_ABOUT THIS TASK_. Which lines of the entries contain the word "switching"? Please list them.

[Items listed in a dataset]
•••••
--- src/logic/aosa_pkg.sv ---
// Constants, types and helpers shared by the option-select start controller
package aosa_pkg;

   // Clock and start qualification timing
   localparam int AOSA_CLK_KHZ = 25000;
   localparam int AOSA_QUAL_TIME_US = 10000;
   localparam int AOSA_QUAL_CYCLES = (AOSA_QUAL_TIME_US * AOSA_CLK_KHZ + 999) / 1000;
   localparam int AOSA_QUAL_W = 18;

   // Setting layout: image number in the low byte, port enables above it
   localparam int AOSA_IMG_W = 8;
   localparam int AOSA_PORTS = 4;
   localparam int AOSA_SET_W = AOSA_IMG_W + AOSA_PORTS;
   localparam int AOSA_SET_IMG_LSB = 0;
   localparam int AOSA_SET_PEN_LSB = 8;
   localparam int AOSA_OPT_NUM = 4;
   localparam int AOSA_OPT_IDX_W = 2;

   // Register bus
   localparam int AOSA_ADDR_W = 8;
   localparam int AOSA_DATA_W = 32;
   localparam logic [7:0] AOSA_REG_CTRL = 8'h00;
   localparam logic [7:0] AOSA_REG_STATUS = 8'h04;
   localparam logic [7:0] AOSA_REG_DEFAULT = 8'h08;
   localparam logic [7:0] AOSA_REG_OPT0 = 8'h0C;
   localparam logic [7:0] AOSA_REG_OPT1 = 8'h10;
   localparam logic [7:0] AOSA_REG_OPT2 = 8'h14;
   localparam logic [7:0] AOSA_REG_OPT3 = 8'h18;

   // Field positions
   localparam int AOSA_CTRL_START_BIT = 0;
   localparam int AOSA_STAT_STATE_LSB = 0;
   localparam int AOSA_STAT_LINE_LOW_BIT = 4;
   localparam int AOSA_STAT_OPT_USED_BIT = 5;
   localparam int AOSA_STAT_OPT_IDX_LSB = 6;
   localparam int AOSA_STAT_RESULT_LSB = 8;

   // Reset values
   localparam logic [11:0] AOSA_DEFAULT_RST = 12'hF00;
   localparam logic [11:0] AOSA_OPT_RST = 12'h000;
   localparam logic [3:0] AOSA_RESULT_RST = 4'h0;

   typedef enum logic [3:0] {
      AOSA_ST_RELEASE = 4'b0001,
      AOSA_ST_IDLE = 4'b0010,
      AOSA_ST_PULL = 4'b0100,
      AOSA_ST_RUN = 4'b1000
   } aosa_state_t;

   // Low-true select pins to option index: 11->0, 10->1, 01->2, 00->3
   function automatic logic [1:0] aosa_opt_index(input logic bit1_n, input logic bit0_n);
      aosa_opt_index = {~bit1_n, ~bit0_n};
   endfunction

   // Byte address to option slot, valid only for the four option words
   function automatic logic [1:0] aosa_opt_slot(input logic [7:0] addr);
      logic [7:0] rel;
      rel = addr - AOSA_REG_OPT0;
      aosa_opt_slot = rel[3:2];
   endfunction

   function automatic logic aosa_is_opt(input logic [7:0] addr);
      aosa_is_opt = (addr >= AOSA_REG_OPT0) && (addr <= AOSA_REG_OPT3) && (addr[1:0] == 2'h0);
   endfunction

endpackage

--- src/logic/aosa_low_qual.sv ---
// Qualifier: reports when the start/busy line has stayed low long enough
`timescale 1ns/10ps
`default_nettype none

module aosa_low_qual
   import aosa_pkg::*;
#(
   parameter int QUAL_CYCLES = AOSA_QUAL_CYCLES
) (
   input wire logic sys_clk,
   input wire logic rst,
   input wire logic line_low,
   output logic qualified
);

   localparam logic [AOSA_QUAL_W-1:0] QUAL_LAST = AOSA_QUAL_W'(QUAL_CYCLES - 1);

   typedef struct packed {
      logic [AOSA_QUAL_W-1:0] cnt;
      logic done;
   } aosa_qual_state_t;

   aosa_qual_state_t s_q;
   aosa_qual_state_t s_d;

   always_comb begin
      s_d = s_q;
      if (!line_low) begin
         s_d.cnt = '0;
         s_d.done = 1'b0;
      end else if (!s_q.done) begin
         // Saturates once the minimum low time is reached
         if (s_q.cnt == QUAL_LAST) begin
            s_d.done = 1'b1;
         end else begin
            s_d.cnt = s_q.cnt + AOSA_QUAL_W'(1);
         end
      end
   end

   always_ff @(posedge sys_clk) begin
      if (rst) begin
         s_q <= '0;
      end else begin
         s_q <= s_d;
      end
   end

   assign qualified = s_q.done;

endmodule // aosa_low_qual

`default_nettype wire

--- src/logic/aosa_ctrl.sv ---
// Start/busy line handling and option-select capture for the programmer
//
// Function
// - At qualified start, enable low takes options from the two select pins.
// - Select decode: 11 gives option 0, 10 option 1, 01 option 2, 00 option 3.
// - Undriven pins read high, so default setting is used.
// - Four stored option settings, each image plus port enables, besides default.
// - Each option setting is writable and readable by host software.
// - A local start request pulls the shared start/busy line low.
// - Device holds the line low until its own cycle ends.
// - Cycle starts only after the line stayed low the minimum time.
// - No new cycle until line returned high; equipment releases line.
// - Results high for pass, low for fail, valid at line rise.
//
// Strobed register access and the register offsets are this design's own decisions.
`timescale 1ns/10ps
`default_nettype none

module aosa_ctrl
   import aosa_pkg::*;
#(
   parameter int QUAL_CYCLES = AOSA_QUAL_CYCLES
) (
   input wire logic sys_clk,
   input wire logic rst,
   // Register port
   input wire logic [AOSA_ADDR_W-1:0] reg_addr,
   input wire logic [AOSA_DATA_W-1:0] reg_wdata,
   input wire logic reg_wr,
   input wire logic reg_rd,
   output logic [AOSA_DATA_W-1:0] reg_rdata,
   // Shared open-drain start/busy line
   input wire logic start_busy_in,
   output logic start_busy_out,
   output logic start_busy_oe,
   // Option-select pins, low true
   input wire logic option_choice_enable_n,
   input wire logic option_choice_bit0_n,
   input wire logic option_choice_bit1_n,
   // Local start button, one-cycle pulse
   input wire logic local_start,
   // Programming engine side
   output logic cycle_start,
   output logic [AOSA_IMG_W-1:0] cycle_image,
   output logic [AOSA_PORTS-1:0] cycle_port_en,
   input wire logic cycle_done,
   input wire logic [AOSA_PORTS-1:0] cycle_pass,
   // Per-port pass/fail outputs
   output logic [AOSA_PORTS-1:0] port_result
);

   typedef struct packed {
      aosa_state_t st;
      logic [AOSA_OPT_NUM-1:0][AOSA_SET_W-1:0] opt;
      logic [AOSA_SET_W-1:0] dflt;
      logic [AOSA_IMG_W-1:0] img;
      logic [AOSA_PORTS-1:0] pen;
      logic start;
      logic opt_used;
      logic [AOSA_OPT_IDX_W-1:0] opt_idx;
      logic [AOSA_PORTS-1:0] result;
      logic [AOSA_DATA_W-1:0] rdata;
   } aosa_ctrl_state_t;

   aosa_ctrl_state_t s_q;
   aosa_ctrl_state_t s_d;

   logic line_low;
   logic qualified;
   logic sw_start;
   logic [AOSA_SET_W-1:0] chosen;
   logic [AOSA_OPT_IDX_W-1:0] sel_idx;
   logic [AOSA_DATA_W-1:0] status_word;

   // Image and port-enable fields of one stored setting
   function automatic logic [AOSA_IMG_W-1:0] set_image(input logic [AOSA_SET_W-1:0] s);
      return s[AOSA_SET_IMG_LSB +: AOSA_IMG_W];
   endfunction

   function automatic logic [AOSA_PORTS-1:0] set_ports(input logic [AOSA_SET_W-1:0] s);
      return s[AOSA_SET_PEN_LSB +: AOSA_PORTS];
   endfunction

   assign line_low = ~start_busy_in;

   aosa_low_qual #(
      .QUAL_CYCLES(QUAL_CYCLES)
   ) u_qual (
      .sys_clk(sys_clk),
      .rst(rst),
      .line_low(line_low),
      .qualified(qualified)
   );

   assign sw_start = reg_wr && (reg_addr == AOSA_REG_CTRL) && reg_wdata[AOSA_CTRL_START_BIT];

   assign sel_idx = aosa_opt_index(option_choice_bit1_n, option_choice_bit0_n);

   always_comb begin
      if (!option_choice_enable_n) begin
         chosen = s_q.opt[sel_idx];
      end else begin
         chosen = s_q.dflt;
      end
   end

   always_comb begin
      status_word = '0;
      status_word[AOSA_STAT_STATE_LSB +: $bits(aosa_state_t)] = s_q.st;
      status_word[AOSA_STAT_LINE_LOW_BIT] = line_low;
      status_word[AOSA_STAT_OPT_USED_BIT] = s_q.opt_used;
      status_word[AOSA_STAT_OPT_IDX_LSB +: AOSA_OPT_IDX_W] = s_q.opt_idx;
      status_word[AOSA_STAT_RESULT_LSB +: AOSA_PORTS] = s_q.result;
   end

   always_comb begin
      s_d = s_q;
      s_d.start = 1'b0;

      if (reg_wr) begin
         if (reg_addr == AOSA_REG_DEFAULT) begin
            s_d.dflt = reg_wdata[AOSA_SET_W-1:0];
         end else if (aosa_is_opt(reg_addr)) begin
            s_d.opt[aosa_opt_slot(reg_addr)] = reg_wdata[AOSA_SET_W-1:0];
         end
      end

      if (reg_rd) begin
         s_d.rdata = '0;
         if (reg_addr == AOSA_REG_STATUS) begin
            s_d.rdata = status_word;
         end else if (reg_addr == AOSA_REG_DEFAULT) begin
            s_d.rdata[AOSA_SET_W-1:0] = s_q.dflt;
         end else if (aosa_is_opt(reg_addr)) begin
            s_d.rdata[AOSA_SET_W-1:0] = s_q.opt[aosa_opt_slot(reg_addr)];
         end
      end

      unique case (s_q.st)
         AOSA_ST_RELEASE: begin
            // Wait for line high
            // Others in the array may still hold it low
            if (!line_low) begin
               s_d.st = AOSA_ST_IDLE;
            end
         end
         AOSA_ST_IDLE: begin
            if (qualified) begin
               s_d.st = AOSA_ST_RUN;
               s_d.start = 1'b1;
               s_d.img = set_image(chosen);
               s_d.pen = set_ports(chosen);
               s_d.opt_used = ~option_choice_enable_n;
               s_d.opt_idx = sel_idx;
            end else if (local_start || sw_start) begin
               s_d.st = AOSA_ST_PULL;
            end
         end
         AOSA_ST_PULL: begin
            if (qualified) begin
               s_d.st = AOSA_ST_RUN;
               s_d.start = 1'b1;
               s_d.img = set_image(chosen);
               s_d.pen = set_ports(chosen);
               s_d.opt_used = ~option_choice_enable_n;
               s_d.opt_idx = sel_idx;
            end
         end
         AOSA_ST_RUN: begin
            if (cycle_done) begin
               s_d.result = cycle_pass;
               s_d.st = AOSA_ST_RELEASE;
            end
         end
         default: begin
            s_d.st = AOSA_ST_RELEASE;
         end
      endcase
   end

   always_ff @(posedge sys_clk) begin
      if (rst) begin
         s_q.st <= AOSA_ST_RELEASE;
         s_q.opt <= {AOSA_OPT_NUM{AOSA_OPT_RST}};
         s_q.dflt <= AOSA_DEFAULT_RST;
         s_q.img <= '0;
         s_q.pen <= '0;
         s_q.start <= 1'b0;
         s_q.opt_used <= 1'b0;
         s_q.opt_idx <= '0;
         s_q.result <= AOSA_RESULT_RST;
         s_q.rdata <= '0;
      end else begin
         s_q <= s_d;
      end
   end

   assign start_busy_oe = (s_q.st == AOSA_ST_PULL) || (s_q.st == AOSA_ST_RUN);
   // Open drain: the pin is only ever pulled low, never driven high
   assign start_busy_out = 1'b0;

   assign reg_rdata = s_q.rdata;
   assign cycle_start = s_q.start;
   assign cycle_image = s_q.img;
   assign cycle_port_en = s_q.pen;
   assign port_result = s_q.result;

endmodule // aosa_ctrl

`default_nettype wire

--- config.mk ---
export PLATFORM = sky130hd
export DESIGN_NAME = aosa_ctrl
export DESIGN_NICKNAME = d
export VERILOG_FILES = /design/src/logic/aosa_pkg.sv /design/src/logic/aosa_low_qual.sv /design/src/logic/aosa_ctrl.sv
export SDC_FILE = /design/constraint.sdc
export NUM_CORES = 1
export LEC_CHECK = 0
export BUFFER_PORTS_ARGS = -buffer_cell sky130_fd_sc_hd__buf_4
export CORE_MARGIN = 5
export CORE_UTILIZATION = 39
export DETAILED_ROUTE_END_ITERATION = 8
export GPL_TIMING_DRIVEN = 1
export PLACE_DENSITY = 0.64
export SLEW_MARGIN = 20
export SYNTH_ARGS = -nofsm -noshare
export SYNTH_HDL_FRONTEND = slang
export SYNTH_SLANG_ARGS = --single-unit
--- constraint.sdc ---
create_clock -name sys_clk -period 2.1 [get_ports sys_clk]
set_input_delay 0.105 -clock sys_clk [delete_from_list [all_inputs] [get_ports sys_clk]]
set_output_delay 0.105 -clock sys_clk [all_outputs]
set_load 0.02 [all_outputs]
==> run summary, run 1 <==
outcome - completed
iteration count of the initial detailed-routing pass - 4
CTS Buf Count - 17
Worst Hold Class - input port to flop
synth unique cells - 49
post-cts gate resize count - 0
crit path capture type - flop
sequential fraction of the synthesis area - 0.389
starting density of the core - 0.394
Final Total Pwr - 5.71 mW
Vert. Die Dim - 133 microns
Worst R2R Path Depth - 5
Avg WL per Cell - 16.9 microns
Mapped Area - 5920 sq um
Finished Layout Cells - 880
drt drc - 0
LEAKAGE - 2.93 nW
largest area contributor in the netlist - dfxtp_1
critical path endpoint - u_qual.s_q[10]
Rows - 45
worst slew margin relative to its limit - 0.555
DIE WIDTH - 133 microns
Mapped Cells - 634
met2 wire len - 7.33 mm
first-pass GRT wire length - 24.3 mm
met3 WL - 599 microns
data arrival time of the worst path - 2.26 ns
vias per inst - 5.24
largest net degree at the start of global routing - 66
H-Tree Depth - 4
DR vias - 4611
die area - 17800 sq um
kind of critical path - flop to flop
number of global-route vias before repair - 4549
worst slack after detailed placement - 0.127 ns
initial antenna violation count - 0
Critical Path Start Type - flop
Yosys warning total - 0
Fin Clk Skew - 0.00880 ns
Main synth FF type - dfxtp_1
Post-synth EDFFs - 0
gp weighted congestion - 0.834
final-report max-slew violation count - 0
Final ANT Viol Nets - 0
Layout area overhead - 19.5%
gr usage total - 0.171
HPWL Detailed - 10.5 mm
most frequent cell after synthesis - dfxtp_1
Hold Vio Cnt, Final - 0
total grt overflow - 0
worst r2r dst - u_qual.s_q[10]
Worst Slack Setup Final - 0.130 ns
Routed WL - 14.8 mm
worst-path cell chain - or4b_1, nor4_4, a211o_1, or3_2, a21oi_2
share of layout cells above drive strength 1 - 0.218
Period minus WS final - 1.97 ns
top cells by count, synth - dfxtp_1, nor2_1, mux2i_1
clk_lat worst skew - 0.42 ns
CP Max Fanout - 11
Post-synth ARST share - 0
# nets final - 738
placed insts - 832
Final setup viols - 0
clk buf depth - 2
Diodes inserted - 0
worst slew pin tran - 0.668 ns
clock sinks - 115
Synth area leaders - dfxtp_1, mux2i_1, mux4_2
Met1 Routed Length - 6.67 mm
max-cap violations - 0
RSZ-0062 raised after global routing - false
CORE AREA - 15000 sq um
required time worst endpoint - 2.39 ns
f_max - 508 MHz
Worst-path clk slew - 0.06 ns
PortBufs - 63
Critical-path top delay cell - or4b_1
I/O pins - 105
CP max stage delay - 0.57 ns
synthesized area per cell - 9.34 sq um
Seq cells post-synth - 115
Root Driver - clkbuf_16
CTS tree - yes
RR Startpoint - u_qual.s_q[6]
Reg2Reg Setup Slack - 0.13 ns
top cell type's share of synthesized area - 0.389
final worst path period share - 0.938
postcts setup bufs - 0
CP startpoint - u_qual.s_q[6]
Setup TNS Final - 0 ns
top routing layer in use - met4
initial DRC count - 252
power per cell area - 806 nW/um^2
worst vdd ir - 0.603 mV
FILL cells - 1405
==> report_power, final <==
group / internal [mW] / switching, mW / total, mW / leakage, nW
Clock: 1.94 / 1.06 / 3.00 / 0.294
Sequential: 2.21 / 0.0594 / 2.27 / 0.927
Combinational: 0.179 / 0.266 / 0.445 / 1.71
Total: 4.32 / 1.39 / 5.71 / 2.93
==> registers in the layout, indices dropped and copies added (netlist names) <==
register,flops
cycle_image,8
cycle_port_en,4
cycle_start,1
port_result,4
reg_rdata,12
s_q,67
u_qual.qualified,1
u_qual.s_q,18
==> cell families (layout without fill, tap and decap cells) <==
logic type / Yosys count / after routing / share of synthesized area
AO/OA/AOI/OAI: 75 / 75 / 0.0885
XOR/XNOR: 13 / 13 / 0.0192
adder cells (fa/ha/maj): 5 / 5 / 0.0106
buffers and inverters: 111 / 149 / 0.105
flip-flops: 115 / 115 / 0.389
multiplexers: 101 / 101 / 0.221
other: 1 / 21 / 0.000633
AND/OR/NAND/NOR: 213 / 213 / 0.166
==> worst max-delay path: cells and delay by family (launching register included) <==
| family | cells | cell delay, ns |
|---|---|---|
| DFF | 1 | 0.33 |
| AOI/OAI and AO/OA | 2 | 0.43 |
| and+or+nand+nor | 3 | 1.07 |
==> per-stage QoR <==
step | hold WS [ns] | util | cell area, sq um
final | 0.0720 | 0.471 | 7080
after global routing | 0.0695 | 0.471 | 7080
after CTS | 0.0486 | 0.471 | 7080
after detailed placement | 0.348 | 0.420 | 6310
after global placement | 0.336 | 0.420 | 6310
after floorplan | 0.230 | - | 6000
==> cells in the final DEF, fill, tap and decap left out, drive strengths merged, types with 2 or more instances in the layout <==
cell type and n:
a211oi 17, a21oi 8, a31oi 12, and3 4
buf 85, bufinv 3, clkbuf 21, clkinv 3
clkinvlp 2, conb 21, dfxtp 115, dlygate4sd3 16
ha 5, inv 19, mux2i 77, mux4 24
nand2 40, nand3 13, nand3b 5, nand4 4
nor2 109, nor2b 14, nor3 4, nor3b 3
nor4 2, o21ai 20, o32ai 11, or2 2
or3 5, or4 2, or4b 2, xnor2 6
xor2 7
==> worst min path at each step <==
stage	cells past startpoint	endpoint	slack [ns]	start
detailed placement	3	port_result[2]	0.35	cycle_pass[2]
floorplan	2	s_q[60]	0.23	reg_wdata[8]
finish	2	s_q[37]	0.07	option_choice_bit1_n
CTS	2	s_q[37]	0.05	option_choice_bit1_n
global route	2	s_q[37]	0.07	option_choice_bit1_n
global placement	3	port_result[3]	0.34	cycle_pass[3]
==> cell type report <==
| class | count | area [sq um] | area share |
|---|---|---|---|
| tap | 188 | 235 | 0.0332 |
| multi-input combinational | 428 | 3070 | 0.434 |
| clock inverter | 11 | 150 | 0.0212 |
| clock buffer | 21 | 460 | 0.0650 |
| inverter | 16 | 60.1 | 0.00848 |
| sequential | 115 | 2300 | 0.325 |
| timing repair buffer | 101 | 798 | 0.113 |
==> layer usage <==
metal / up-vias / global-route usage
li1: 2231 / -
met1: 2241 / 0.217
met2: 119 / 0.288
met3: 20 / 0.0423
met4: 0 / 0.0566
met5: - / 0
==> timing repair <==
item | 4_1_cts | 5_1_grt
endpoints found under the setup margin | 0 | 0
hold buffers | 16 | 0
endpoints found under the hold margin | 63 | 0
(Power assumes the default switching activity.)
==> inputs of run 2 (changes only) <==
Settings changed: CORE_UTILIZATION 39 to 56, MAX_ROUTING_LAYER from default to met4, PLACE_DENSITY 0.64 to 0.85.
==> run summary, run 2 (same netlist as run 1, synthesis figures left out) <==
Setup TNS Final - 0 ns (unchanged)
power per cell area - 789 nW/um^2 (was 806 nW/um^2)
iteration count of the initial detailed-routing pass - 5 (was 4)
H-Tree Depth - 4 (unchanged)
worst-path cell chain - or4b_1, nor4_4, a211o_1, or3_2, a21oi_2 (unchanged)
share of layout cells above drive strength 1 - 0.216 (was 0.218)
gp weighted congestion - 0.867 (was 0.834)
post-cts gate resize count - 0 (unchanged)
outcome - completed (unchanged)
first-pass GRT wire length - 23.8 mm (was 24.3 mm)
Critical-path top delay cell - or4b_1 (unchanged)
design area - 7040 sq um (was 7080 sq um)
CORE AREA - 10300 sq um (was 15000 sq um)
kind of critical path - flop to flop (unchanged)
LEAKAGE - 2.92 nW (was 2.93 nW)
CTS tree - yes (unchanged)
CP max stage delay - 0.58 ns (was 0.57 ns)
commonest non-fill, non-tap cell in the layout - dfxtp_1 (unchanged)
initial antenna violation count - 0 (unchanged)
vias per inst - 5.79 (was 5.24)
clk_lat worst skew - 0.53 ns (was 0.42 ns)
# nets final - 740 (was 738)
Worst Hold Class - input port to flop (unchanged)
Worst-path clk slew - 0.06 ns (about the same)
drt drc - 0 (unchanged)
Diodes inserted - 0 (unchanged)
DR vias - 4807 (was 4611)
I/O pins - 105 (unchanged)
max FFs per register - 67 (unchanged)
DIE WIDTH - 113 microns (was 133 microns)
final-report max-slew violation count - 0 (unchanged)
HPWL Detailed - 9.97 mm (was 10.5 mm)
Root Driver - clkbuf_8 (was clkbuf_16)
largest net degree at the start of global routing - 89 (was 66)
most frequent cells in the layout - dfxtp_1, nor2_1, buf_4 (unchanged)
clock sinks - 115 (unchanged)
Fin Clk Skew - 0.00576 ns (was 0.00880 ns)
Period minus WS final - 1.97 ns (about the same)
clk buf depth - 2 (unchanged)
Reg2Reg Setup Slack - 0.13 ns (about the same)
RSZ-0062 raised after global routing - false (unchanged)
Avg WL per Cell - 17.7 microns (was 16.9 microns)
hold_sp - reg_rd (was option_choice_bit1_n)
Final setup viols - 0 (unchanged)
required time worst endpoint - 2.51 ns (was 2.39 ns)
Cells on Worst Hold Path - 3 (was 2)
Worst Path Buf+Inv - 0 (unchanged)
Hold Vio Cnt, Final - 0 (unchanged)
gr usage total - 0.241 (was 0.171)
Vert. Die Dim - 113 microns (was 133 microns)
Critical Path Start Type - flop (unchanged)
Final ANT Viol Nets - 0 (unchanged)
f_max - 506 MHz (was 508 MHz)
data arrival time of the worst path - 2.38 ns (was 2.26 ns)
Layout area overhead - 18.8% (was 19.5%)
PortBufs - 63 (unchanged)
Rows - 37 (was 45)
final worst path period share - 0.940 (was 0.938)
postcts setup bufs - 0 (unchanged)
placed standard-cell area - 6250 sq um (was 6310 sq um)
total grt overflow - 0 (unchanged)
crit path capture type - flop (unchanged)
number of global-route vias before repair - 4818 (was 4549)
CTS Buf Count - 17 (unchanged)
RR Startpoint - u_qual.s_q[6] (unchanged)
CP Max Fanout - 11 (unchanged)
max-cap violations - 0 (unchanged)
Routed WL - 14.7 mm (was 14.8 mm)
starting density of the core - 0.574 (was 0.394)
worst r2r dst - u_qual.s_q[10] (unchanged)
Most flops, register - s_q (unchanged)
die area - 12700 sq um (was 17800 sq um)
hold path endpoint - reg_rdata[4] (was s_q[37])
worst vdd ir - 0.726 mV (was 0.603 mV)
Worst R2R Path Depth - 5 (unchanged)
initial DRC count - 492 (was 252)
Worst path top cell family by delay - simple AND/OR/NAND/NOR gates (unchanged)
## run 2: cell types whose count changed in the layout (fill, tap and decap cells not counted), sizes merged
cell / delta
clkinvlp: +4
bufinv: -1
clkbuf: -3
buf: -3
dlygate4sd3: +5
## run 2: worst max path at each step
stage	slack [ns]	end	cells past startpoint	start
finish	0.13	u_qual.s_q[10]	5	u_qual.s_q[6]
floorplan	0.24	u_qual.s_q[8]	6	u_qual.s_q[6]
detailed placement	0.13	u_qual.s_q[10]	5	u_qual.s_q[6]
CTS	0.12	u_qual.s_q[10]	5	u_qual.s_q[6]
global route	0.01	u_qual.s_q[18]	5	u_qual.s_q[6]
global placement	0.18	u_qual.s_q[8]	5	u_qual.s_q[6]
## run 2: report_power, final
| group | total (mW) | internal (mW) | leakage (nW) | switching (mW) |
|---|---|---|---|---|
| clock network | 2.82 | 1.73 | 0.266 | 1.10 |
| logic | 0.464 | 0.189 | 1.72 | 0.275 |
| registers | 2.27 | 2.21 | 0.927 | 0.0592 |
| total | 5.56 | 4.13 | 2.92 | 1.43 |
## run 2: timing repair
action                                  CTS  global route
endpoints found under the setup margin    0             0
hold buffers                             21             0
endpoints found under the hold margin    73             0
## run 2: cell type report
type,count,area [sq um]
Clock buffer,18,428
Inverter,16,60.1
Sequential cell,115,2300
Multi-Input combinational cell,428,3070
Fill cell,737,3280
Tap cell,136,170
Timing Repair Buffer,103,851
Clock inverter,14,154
•••••
_RESPONSE BOX_.
group / internal [mW] / switching, mW / total, mW / leakage, nW
(Power assumes the default switching activity.)
| group | total (mW) | internal (mW) | leakage (nW) | switching (mW) |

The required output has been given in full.